*** Opening Data extracts ***

===== src/rtl/spm_pkg.sv =====
// Shared types and sizing helpers for the spm product collector.
package spm_pkg;

  typedef enum logic [1:0] {IDLE, WAIT, SHIFT, DONE} spm_coll_state_t;

  // LAT is limited to 1..15, so a 4-bit down-counter covers the WAIT phase.
  localparam int LAT_CNT_W = 4;

  function automatic int cnt_width(input int width);
    return $clog2(2 * width) + 1;
  endfunction

endpackage


===== src/rtl/spm_sipo.sv =====
// LSB-first serial-in/parallel-out shift register: new bits enter at the MSB and move right.
module spm_sipo #(
  parameter int N = 8
) (
  input  logic         clk,
  input  logic         rst,
  input  logic         shift_en,
  input  logic         clear,
  input  logic         sin,
  output logic [N-1:0] data
);

  always_ff @(posedge clk) begin
    if (rst) begin
      data <= '0;
    end else if (clear) begin
      data <= '0;
    end else if (shift_en) begin
      data <= {sin, data[N-1:1]};
    end
  end

endmodule


===== src/rtl/spm_product_collector.sv =====
// Rebuilds the 2*WIDTH-bit product from spm's LSB-first serial stream and offers it on a
// valid/ready port.
//
//   state | meaning
//   IDLE  | waiting for a start pulse
//   WAIT  | start seen, counting down the LAT-1 cycles before the first p bit
//   SHIFT | sampling p into the shift register, one bit per cycle
//   DONE  | product held on prod until the consumer takes it
module spm_product_collector
  import spm_pkg::*;
#(
  parameter int WIDTH = 32,
  parameter int LAT   = 1
) (
  input  logic                 clk,
  input  logic                 rst,
  input  logic                 start,
  input  logic                 p,
  output logic [2*WIDTH-1:0]   prod,
  output logic                 prod_valid,
  input  logic                 prod_ready,
  output logic                 busy,
  output logic                 start_drop
);

  localparam int PW = 2 * WIDTH;
  localparam int CW = cnt_width(WIDTH);
  localparam logic [CW-1:0]        LAST_IDX = CW'(PW - 1);
  localparam logic [LAT_CNT_W-1:0] LAT_LOAD = LAT_CNT_W'((LAT > 1) ? (LAT - 2) : 0);
  localparam spm_coll_state_t      LAUNCH_STATE = (LAT > 1) ? WAIT : SHIFT;

  spm_coll_state_t state, state_nxt;

  logic [CW-1:0]        cnt;
  logic [LAT_CNT_W-1:0] lat_cnt;
  logic [PW-1:0]        sr;
  logic [PW-1:0]        sr_next;
  logic                 sr_clear;
  logic                 sr_shift;
  logic                 prod_load;
  logic                 drop_nxt;
  logic                 handshake;
  logic                 last_sample;

  assign prod_valid  = (state == DONE);
  assign busy        = (state != IDLE);
  assign handshake   = prod_valid & prod_ready;
  assign last_sample = (cnt == LAST_IDX);
  // The final product includes the bit arriving in the last SHIFT cycle.
  assign sr_next     = {p, sr[PW-1:1]};

  spm_sipo #(.N(PW)) u_sipo (
    .clk      (clk),
    .rst      (rst),
    .shift_en (sr_shift),
    .clear    (sr_clear),
    .sin      (p),
    .data     (sr)
  );

  always_comb begin
    state_nxt = state;
    sr_clear  = 1'b0;
    sr_shift  = 1'b0;
    prod_load = 1'b0;
    drop_nxt  = 1'b0;
    case (state)
      IDLE: begin
        if (start) begin
          state_nxt = LAUNCH_STATE;
          sr_clear  = 1'b1;
        end
      end
      WAIT: begin
        drop_nxt = start;
        if (lat_cnt == '0) state_nxt = SHIFT;
      end
      SHIFT: begin
        drop_nxt = start;
        sr_shift = 1'b1;
        if (last_sample) begin
          prod_load = 1'b1;
          state_nxt = DONE;
        end
      end
      DONE: begin
        if (handshake) begin
          if (start) begin
            state_nxt = LAUNCH_STATE;
            sr_clear  = 1'b1;
          end else begin
            state_nxt = IDLE;
          end
        end else begin
          drop_nxt = start;
        end
      end
      default: state_nxt = IDLE;
    endcase
  end

  always_ff @(posedge clk) begin
    if (rst) begin
      state      <= IDLE;
      cnt        <= '0;
      lat_cnt    <= '0;
      prod       <= '0;
      start_drop <= 1'b0;
    end else begin
      state      <= state_nxt;
      start_drop <= drop_nxt;
      if (sr_clear) begin
        cnt     <= '0;
        lat_cnt <= LAT_LOAD;
      end else begin
        if (sr_shift) cnt <= cnt + 1'b1;
        if (state == WAIT && lat_cnt != '0) lat_cnt <= lat_cnt - 1'b1;
      end
      if (prod_load) prod <= sr_next;
    end
  end

endmodule


===== config.mk =====
export PLATFORM = sky130hd
export DESIGN_NAME = spm_product_collector
export DESIGN_NICKNAME = d
export VERILOG_FILES = /design/src/rtl/spm_pkg.sv /design/src/rtl/spm_sipo.sv /design/src/rtl/spm_product_collector.sv
export SDC_FILE = /design/constraint.sdc
export NUM_CORES = 1
export LEC_CHECK = 0
export CELL_PAD_IN_SITES_DETAIL_PLACEMENT = 1
export CELL_PAD_IN_SITES_GLOBAL_PLACEMENT = 2
export CORE_ASPECT_RATIO = 0.9
export CORE_MARGIN = 2
export CORE_UTILIZATION = 34
export DETAILED_ROUTE_END_ITERATION = 8
export PLACE_DENSITY_LB_ADDON = 0.1
export REMOVE_ABC_BUFFERS = 1
export SKIP_CTS_REPAIR_TIMING = 1
export SLEW_MARGIN = 10
export SYNTH_ARGS = -nofsm -noshare
export SYNTH_HDL_FRONTEND = slang
export SYNTH_HIERARCHICAL = 1
export SYNTH_SLANG_ARGS = --single-unit

===== constraint.sdc =====
create_clock -name clk -period 1.99 [get_ports clk]
set_input_delay 0.398 -clock clk [delete_from_list [all_inputs] [get_ports clk]]
set_output_delay 0.398 -clock clk [all_outputs]
set_load 0.05 [all_outputs]

# Word-level counts from Yosys, hierarchy flattened
# Index checks and enable logic that the tools add are counted.
[totals] register_bits=142 inputBits=5 output_inout_bits=67 elab_cells=39
[classes] add_sub_neg=2 eq_ne=8 n_mux=14 bitwise_logic=1 n_reduce_logical=8
[ops] op="two-way mux 2 bit" n=5
[ops] op="case mux 2 bit (4 select lines)" n=1
[ops] op="adder 7 x 1 -> 7 bit (second input constant)" n=1
[ops] op="equality test 7 x 6 -> 1 bit (second input constant)" n=1
[ops] op="two-way mux 1 bit" n=6
[ops] op="!= test 2 bit (second input constant)" n=3
[ops] op="equality test 2 bit (second input constant)" n=2
[ops] op="logical NOT 4 bit" n=1
[ops] op="case mux 1 bit (2 select lines)" n=2
[ops] op="AND reduction 4 bit" n=1
[ops] op="nonzero test 4 bit" n=1
[ops] op="OR reduction 2 bit" n=2
[ops] op="subtractor 4 x 1 -> 4 bit (second input constant)" n=1
[ops] op="equality test 2 x 1 -> 1 bit (second input constant)" n=1
[ops] op="logical NOT 2 bit" n=1
[ops] op="!= test 2 x 1 -> 1 bit (second input constant)" n=1
[ops] op="nonzero test 2 bit" n=1
[ops] op="AND 1 bit" n=1
[ops] op="logical AND 1 bit" n=1

# Logic depth before layout (Yosys ltp)
[depth] ltp_word=5 depth_mapped=9 ltp_nobuf=6

# Modules after synthesis
# Netlist, hierarchy kept.
[by_module_without_submodules] mod="spm_product_collector" n_inst=1 cells_each=356 area_per_inst_um2=2965.3 seq_area_each_um2=1561.5
[by_module_without_submodules] mod="spm_sipo" n_inst=1 cells_each=207 area_per_inst_um2=2348.5 seq_area_each_um2=1281.2

# Least setup slack after synthesis
# OpenSTA, ideal clock, no wires.
[synth_timing] path_kind="register to register" start="register state[0]" end="register cnt[0]" setup_time_ns=0.128 arrival_time_ns=1.691 required_time_ns=1.862 slack_ns=0.172 stages_incl_launch_ff=7 path_buffers=1 period_less_slack_ns=1.818 path_cell_list="dfxtp_1 > ha_1 > nand2_1 > a211oi_1 > or2_2 > clkbuf_1 > nor2_1"
[synth_via] elab_chain_cells=5 elab_cells_between_ends=8 cone_classes="2 x eq/ne; 3 x mux; 1 x bitwise; 2 x reduce/logical"
[synth_lines] item="start: declaration" line_no="spm_product_collector.sv:32" rtl="spm_coll_state_t state, state_nxt;"
[synth_lines] item="start signal: assignment" line_no="spm_product_collector.sv:110" rtl="state <= state_nxt;"
[synth_lines] item="equality test 2 bit *" line_no="spm_product_collector.sv:45" rtl="assign prod_valid = (state == DONE);"
[synth_lines] item="net prod_valid" line_no="spm_product_collector.sv:20" rtl="output logic prod_valid,"
[synth_lines] item="AND 1 bit" line_no="spm_product_collector.sv:47" rtl="assign handshake = prod_valid & prod_ready;"
[synth_lines] item="two-way mux 1 bit" line_no="spm_product_collector.sv:87" rtl="if (handshake) begin"
[synth_lines] item="case mux 1 bit (2 select lines) *" line_no="spm_product_collector.sv:67" rtl="case (state)"
[synth_lines] item="net sr_clear" line_no="spm_product_collector.sv:38" rtl="logic sr_clear;"
[synth_lines] item="OR reduction 2 bit (no line) *"
[synth_lines] item="end signal: assignment" line_no="spm_product_collector.sv:116" rtl="if (sr_shift) cnt <= cnt + 1'b1;"
[synth_lines] item="end: declaration" line_no="spm_product_collector.sv:34" rtl="logic [CW-1:0] cnt;"
# The timed path passes the listed nets; every way through them passes the cells marked *.
# A chain may end at the register's enable or synchronous reset.

# Worst setup path in the final report
[layout_timing] start="register prod[59]" end="output port prod[59]"
[layout_rtl] item="start: declaration" line_no="spm_product_collector.sv:19" rtl="output logic [2*WIDTH-1:0] prod,"
[layout_rtl] item="start signal: assignment" line_no="spm_product_collector.sv:119" rtl="if (prod_load) prod <= sr_next;"
# No word-level cell between the ends.

==> run metrics <==
first-pass GRT wire length=20,200 um; CTS tree=yes; Ys Warns=6; Final min period=1940 ps; worst-margin pin slew=521 ps; Post-Syn Area per Cell=9.43 um2; clock sink count=141; Final Cell Area=6830 um2; commonest cells after routing, fill and taps aside=141 x dfxtp_1, 134 x nand2_1, 74 x nor2_1; Fmax=517 MHz; # rows=43; remaining antenna violation count after routing=0; worst hold path type=primary input to flip-flop; IO Count=72; initial antenna violation count=0; Post-Place Cells=806; Die Y=122 um; Final Hold Viols=0; NetSw=0.00135 W; register area=2820 um2; Int Pwr=0.00525 W; clock network fraction of total power=52.7%; total wire length=11,900 um; cell at the slowest stage of the critical path=clkdlybuf4s50_1; top layer in use=met4; mapped cell area=5280 um2; GPL Wtd Cong=0.661; Vias/cell=4.59; Setup Crit Path Kind=flip-flop to output pin; Clock Pin Slew Worst Setup and Hold Paths=60 ps; number of global-route vias before repair=4,060; Comb pwr share=4.4%; WP data arrival=1540 ps; layout cells sized above 1=8.18%; endpoint type of the worst setup path=output pin; delay-heaviest family, CP=buffers and inverters; die span in x=135 um; P_leak=3.47 nW; placed instance area=6030 um2; DR vias=3,846; Tcrit/Tclk final=97.3%; endpoints failing setup=0; status=completed; Cell Count, Final, Fillers Out=838; dpl hpwl=7250 um; sw frac=20.4%; Worst EP required=1590 ps; depth of the CTS H-tree=4; filler cell count=1,745; Bufs on Longest Clock Path=2; Flop pwr share=43.0%; CP Launch Type=flip-flop; Initial Utilization=34.6%; worst-path cell chain=clkdlybuf4s50_1; Peak VDD IR=731 uV; TritonCTS Buffers=17; Post-Syn Instances=560; Buf/Inv on CP=1; Syn-to-layout area delta=29.4%; number of diodes=0; Worst Skew=7.08 ps; Met2 Routed Length=5490 um; Metal-1 WL=5850 um; RSZ-0062 raised after global routing=false; Slowest Stage Delay on Critical Path=800 ps; total gr overflow=0; full die area=16,500 um2; nets=635; Power Density=967 nW/um2; Crit Path Max Fanout=2; commonest non-fill, non-tap cell in the layout=dfxtp_1; met3 routed WL=445 um; routed len/inst=14.3 um; final core utilization=44.7%; Starting DRT DRC Count=117; Overall Global Routing Usage=15.6%; Worst-Skew Late Latency=410 ps; Core Region=15,300 um2; Root Driver=clkbuf_16; largest net degree at the start of global routing=70; max_cap viols=0; worst rel slew slack=65.2%; IO Port Bufs=71; fin. max-slew vios=0; footprint of the multi-input gates=2090 um2; number of remaining DRC errors=0; First-pass DRT Iterations=4
==> power groups by stage <==
stage	sequential [W]	clock [W]	combinational (W)
2_1_floorplan	0.00290	0	0.000197
3_3_place_gp	0.00290	0	0.000286
3_5_place_dp	0.00290	0	0.000291
4_1_cts	0.00284	0.00360	0.000294
5_1_grt	0.00284	0.00373	0.000312
6_report	0.00284	0.00348	0.000288
==> routing by layer <==
layer  track usage [%]  vias up
met5                 0        -
met4              5.66        0
met3              4.58       11
met2              24.8       59
met1              20.2     1816
li1                  -     1960
==> flip-flops by register name, summed over array words and instances, names as in the netlist <==
| signal | cells |
|---|---|
| lat_cnt | 4 |
| start_drop | 1 |
| cnt | 7 |
| prod | 64 |
| u_sipo/data | 63 |
| state | 2 |
==> per-stage QoR <==
step	setup WS [ps]	setup TNS [ps]	hold slack, ps	total power [W]
final	54.1	0	337	0.00661
after floorplan	-2780	-271830	425	0.00310
after detailed placement	34.8	0	448	0.00319
after CTS	-52.4	-336	331	0.00673
after global routing	0.306	0	348	0.00688
after global placement	60.0	0	442	0.00319
==> path summary, 6_finish.rpt <==
| path | from | depth (start not counted) | endpoint | slack, ps |
|---|---|---|---|---|
| max | prod[59] | 1 | prod[59] | 50 |
| min | rst | 2 | state[0] | 340 |
| max reg2reg | state[0] | 7 | cnt[5] | 170 |
| min reg2reg | prod[15] | 2 | prod[15] | 450 |
==> cell type report <==
cell class,count,share of cell area [%]
well taps,202,3.70
inverters,7,0.385
clock buffers,20,6.83
repair buffers,80,14.4
clock inverters,12,2.78
flip-flops and latches,141,41.3
multi-input cells,376,30.6
No activity file was read; power rests on OpenSTA's default activity.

*** Closing Data extracts ***

## Work to complete
Search the material for the word "second". Each line where it is found must be copied.

## Result
[ops] op="adder 7 x 1 -> 7 bit (second input constant)" n=1
[ops] op="equality test 7 x 6 -> 1 bit (second input constant)" n=1
[ops] op="!= test 2 bit (second input constant)" n=3
[ops] op="equality test 2 bit (second input constant)" n=2
[ops] op="subtractor 4 x 1 -> 4 bit (second input constant)" n=1
[ops] op="equality test 2 x 1 -> 1 bit (second input constant)" n=1
[ops] op="!= test 2 x 1 -> 1 bit (second input constant)" n=1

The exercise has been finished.